EXERCISE AIM: Each line starting at the one that contains "cells in the" and ending at the one that contains "resized for setup,0,10" must be returned exactly, and the rest of the listing is left out.

*** Opening INFORMATION SHOWN ***

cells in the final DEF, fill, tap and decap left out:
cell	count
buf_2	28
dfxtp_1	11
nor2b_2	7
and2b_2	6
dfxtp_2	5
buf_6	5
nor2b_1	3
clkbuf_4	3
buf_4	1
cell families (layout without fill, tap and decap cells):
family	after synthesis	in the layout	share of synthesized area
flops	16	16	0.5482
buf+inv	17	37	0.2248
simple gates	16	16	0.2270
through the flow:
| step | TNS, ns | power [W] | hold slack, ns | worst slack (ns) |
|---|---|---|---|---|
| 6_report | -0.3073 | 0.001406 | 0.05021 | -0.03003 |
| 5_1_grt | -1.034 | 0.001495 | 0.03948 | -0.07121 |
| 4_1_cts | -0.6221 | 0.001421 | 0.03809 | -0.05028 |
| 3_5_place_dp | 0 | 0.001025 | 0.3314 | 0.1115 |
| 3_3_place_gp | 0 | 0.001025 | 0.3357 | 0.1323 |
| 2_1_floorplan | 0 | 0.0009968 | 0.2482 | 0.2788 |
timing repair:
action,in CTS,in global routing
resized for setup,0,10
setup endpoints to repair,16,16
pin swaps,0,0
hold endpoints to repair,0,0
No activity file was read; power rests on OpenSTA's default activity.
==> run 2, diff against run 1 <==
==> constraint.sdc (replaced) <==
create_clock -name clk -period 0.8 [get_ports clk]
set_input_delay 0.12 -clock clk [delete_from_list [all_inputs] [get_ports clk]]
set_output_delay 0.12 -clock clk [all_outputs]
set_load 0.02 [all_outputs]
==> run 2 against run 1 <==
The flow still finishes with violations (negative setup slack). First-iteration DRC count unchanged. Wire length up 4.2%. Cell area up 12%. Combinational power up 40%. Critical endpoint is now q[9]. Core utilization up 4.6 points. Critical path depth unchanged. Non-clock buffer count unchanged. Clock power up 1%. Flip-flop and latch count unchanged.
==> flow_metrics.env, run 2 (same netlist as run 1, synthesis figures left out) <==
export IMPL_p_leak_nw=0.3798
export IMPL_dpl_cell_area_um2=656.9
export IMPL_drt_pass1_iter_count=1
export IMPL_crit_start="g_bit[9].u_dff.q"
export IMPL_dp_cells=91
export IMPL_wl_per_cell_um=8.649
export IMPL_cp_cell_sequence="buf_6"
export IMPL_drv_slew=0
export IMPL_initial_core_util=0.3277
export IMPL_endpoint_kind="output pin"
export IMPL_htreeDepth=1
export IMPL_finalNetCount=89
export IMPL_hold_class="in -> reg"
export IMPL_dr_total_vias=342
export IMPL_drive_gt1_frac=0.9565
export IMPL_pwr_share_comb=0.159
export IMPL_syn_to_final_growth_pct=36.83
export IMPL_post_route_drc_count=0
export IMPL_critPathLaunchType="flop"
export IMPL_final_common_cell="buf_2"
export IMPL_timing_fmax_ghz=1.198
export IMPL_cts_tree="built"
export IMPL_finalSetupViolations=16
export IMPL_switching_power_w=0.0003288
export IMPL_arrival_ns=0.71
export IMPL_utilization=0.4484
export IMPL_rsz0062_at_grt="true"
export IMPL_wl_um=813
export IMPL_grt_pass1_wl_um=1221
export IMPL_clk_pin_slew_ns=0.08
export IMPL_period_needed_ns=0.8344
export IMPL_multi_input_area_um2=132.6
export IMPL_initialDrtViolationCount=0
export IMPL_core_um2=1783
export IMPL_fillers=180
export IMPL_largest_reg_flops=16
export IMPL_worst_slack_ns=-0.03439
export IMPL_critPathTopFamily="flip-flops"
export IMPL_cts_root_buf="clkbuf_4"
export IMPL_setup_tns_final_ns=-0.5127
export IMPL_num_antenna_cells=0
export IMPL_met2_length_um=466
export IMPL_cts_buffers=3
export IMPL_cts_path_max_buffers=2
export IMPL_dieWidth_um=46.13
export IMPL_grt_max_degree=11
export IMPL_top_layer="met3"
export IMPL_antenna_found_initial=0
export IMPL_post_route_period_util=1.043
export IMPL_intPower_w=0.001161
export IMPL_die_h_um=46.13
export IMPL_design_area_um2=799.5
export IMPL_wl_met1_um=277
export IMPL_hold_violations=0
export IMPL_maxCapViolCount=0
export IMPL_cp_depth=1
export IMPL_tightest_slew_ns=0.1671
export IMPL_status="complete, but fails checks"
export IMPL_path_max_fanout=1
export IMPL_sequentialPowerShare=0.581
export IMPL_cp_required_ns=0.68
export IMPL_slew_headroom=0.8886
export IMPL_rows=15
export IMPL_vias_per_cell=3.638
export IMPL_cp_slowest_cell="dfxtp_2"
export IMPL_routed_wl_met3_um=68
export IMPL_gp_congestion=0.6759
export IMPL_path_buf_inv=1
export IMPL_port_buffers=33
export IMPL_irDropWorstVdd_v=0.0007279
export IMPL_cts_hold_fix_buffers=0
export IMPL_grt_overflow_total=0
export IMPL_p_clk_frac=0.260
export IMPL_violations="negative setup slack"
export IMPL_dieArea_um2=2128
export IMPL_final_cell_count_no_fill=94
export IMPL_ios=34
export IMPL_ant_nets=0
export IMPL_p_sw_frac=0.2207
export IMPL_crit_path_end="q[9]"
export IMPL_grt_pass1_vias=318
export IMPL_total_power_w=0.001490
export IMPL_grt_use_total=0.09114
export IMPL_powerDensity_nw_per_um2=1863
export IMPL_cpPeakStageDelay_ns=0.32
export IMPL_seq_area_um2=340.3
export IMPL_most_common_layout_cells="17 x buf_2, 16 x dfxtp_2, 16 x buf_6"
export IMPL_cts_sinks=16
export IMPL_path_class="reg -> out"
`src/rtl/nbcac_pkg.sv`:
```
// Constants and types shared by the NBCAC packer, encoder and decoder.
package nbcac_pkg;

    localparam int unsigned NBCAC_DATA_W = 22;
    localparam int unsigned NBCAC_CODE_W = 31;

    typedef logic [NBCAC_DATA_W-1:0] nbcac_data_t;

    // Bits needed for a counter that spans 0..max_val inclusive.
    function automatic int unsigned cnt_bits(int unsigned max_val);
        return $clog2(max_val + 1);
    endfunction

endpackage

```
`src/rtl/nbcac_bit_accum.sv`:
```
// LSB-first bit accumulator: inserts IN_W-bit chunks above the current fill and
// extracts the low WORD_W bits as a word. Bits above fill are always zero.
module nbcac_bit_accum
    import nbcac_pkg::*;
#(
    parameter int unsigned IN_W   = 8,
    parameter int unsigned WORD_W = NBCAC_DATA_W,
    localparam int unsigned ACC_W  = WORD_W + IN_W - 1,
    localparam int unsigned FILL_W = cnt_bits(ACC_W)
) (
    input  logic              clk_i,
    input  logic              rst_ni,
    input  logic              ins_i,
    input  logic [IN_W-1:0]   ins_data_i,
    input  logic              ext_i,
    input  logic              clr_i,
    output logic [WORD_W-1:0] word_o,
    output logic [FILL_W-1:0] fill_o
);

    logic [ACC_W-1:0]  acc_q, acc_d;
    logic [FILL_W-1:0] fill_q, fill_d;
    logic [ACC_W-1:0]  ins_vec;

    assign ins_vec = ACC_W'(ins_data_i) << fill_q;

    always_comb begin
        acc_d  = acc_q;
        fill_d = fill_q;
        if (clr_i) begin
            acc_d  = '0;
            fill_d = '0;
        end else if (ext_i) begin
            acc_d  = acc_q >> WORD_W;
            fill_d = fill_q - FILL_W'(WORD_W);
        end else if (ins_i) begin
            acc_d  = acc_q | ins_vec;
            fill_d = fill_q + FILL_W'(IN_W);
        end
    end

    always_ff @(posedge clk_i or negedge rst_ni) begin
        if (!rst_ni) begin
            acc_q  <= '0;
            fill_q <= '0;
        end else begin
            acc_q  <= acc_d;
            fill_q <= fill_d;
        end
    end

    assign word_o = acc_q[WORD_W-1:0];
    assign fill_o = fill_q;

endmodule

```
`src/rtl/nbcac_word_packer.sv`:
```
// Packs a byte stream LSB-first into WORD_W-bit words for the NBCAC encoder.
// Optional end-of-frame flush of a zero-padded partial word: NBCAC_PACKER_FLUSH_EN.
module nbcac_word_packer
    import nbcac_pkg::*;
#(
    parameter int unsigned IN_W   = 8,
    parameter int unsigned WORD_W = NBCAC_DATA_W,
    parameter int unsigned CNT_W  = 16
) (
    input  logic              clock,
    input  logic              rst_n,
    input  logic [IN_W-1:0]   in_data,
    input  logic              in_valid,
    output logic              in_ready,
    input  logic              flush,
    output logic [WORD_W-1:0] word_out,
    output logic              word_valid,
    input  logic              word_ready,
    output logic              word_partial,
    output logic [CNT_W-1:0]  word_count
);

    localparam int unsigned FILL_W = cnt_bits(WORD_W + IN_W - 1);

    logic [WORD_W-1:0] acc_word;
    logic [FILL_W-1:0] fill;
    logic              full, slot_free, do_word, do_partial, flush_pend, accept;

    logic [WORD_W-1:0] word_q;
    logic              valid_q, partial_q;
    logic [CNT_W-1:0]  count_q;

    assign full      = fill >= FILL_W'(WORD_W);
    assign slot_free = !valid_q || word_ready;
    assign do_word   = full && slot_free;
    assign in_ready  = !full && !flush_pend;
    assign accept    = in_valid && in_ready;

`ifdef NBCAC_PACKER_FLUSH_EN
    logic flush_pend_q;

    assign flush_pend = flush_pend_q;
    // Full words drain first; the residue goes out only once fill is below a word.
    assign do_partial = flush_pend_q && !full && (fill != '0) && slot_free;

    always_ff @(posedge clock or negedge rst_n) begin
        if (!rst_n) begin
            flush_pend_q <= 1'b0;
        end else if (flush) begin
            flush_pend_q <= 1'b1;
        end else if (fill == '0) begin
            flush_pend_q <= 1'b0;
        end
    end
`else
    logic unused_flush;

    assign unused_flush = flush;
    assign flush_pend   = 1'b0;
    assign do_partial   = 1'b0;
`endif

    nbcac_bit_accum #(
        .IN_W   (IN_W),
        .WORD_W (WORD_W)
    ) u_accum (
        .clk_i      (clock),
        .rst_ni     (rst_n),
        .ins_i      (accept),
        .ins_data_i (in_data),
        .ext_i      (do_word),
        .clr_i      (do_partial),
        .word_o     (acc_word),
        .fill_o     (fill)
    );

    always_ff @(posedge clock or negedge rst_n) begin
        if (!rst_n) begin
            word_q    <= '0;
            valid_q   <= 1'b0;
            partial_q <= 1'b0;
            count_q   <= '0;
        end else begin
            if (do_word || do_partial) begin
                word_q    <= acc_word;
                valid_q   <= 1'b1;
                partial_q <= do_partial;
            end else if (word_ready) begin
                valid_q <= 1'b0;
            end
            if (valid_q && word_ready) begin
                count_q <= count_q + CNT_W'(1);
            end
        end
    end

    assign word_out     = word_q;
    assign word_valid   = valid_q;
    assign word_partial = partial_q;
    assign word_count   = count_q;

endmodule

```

*** Closing INFORMATION SHOWN ***
*** Opening INFORMATION SHOWN ***

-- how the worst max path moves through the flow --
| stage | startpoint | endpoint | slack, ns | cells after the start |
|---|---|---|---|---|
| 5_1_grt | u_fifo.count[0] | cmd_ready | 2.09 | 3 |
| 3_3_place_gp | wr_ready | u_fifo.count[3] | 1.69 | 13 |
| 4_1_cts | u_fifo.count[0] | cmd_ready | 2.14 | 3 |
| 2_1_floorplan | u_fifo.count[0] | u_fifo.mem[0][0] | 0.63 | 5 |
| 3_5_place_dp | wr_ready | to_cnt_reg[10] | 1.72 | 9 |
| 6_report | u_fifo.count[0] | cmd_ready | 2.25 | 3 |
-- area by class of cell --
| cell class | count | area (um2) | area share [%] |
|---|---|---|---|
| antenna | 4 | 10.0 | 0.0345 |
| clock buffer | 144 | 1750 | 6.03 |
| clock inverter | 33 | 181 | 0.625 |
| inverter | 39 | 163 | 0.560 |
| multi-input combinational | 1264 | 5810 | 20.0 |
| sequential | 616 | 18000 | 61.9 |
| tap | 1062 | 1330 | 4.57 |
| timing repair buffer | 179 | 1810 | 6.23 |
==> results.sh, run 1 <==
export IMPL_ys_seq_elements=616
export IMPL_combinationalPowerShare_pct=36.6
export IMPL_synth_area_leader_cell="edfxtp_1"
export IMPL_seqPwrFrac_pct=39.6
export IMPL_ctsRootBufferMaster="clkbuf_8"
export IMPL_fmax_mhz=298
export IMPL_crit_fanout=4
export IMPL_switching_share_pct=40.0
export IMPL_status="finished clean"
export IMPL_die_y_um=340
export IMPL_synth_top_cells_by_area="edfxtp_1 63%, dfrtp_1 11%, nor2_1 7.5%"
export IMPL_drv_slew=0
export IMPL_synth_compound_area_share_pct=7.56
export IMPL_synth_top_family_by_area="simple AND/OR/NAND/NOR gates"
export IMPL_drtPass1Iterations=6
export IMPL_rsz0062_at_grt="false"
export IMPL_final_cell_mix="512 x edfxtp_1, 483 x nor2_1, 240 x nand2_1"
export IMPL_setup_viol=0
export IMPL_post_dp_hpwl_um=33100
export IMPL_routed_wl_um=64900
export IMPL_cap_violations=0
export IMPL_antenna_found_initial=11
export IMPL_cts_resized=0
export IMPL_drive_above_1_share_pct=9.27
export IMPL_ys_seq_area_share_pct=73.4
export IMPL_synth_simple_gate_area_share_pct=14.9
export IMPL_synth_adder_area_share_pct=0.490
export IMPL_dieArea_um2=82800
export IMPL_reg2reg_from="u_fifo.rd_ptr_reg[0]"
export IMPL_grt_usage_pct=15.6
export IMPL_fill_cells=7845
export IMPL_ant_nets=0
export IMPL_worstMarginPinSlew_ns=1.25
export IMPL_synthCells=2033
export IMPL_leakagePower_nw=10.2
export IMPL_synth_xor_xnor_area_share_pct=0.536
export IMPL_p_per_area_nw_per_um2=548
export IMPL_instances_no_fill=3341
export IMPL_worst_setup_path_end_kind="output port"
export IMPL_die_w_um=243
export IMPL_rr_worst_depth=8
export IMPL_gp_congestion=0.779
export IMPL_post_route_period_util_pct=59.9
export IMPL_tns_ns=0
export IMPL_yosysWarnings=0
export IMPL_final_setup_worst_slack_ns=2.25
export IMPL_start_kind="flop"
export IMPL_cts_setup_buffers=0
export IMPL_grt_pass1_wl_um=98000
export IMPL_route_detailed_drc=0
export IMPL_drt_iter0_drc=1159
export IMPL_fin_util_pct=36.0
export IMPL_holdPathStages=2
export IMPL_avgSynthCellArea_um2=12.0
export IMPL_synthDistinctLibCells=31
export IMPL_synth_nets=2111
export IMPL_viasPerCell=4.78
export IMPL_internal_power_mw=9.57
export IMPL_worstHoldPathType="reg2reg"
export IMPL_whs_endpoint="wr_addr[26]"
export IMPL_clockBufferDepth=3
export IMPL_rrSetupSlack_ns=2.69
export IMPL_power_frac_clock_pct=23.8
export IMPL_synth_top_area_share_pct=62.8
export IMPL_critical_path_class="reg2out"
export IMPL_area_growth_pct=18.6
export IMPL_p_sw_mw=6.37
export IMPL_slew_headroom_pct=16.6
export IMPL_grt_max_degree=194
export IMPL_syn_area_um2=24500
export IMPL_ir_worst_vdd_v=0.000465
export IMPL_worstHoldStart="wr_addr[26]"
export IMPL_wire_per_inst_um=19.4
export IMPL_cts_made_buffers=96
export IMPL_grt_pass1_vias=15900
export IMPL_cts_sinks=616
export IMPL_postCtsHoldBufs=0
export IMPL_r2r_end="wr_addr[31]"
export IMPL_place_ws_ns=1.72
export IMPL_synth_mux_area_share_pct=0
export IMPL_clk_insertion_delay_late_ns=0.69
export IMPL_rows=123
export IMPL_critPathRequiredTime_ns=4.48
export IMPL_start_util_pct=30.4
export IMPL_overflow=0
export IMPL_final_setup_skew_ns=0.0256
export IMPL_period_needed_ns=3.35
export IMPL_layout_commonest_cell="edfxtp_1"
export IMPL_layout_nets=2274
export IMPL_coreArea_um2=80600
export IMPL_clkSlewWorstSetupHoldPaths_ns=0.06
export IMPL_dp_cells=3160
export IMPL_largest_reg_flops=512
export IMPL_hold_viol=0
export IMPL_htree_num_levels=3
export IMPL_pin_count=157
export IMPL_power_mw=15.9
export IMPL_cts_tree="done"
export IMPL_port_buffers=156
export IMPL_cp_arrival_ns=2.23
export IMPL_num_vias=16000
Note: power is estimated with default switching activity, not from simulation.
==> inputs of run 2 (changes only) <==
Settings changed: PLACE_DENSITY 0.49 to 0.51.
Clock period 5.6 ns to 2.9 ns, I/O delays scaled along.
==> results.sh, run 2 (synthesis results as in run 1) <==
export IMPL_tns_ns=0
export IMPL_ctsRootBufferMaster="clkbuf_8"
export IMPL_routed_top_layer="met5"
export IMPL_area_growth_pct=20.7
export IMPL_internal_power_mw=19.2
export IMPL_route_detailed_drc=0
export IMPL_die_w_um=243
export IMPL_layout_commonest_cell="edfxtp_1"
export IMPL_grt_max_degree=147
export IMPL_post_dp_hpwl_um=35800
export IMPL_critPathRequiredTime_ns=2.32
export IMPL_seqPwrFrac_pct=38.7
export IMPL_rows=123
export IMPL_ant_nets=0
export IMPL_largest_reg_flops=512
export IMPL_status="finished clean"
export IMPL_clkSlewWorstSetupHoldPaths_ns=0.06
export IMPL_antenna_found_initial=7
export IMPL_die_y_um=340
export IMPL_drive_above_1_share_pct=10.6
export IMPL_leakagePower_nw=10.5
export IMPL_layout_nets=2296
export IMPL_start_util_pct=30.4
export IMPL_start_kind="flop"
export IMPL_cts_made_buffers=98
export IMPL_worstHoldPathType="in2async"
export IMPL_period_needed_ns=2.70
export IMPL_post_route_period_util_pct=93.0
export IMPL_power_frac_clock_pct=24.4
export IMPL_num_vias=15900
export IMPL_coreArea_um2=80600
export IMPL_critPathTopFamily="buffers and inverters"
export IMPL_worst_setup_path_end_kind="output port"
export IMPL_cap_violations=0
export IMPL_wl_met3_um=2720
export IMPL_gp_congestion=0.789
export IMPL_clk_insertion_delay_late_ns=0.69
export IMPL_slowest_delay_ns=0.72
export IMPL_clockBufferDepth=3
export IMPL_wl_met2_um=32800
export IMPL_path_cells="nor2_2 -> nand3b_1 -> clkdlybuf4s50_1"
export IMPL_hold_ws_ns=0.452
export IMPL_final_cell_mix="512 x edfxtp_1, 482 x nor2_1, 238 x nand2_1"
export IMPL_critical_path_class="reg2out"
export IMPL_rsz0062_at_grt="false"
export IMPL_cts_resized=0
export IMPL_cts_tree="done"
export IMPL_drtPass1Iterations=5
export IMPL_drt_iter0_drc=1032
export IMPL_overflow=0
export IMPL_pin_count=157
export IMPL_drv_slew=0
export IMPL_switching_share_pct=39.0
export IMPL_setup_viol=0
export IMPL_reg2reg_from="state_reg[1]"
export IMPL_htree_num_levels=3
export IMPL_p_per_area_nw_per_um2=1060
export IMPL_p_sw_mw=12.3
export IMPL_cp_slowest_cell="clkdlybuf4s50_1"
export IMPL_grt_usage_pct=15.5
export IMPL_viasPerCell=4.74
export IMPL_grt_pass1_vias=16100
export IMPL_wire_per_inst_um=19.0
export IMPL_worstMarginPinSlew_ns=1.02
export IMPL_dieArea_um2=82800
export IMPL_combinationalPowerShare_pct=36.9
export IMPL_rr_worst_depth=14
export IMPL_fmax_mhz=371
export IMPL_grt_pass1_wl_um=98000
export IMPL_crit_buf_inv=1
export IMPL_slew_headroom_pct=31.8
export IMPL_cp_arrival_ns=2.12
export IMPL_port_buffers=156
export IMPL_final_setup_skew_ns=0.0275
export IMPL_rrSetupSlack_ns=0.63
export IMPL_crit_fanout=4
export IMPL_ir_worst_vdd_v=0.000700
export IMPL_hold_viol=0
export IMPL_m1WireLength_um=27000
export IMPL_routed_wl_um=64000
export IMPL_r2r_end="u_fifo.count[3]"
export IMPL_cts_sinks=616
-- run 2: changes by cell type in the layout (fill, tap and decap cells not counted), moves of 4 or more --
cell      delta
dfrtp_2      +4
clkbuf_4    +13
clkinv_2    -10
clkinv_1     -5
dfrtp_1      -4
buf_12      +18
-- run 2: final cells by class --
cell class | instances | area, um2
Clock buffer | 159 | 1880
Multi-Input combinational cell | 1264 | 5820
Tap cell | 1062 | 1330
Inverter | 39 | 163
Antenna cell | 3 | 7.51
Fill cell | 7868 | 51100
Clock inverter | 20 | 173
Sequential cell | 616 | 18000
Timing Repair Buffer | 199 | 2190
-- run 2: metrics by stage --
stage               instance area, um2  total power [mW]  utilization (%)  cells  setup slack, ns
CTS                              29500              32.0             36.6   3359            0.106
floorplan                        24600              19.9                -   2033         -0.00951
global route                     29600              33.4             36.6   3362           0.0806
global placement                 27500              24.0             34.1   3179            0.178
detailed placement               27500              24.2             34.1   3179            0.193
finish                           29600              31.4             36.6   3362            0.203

*** Closing INFORMATION SHOWN ***

RESPONSE BELOW:
cells in the final DEF, fill, tap and decap left out:
cell	count
buf_2	28
dfxtp_1	11
nor2b_2	7
and2b_2	6
dfxtp_2	5
buf_6	5
nor2b_1	3
clkbuf_4	3
buf_4	1
cell families (layout without fill, tap and decap cells):
family	after synthesis	in the layout	share of synthesized area
flops	16	16	0.5482
buf+inv	17	37	0.2248
simple gates	16	16	0.2270
through the flow:
| step | TNS, ns | power [W] | hold slack, ns | worst slack (ns) |
|---|---|---|---|---|
| 6_report | -0.3073 | 0.001406 | 0.05021 | -0.03003 |
| 5_1_grt | -1.034 | 0.001495 | 0.03948 | -0.07121 |
| 4_1_cts | -0.6221 | 0.001421 | 0.03809 | -0.05028 |
| 3_5_place_dp | 0 | 0.001025 | 0.3314 | 0.1115 |
| 3_3_place_gp | 0 | 0.001025 | 0.3357 | 0.1323 |
| 2_1_floorplan | 0 | 0.0009968 | 0.2482 | 0.2788 |
timing repair:
action,in CTS,in global routing
resized for setup,0,10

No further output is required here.